START Dataset entries

`config.mk`:
```
export PLATFORM = sky130hd
export DESIGN_NAME = safecrack_lockout_ctrl
export DESIGN_NICKNAME = d
export VERILOG_FILES = /design/src/rtl/safecrack_pkg.sv /design/src/rtl/safecrack_tick_gen.sv /design/src/rtl/safecrack_lockout_ctrl.sv
export SDC_FILE = /design/constraint.sdc
export NUM_CORES = 1
export LEC_CHECK = 0
export ABC_AREA = 1
export BUFFER_PORTS_ARGS = -buffer_cell sky130_fd_sc_hd__buf_2
export CAP_MARGIN = 10
export CORE_MARGIN = 3
export CORE_UTILIZATION = 58
export CTS_CLUSTER_DIAMETER = 40
export DETAILED_ROUTE_END_ITERATION = 10
export PLACE_DENSITY = 0.79
export SLEW_MARGIN = 15
export SYNTH_ARGS = -nofsm -noshare
export SYNTH_HDL_FRONTEND = slang
export SYNTH_SLANG_ARGS = --single-unit
```
`constraint.sdc`:
```
create_clock -name clk -period 2.2 [get_ports clk]
set_clock_uncertainty 0.1 [all_clocks]
set_input_delay 0.22 -clock clk [delete_from_list [all_inputs] [get_ports clk]]
set_output_delay 0.22 -clock clk [all_outputs]
set_load 0.03 [all_outputs]
```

END Dataset entries

Determine how many lines of the data above contain the string "constraint", and answer with the number only.

2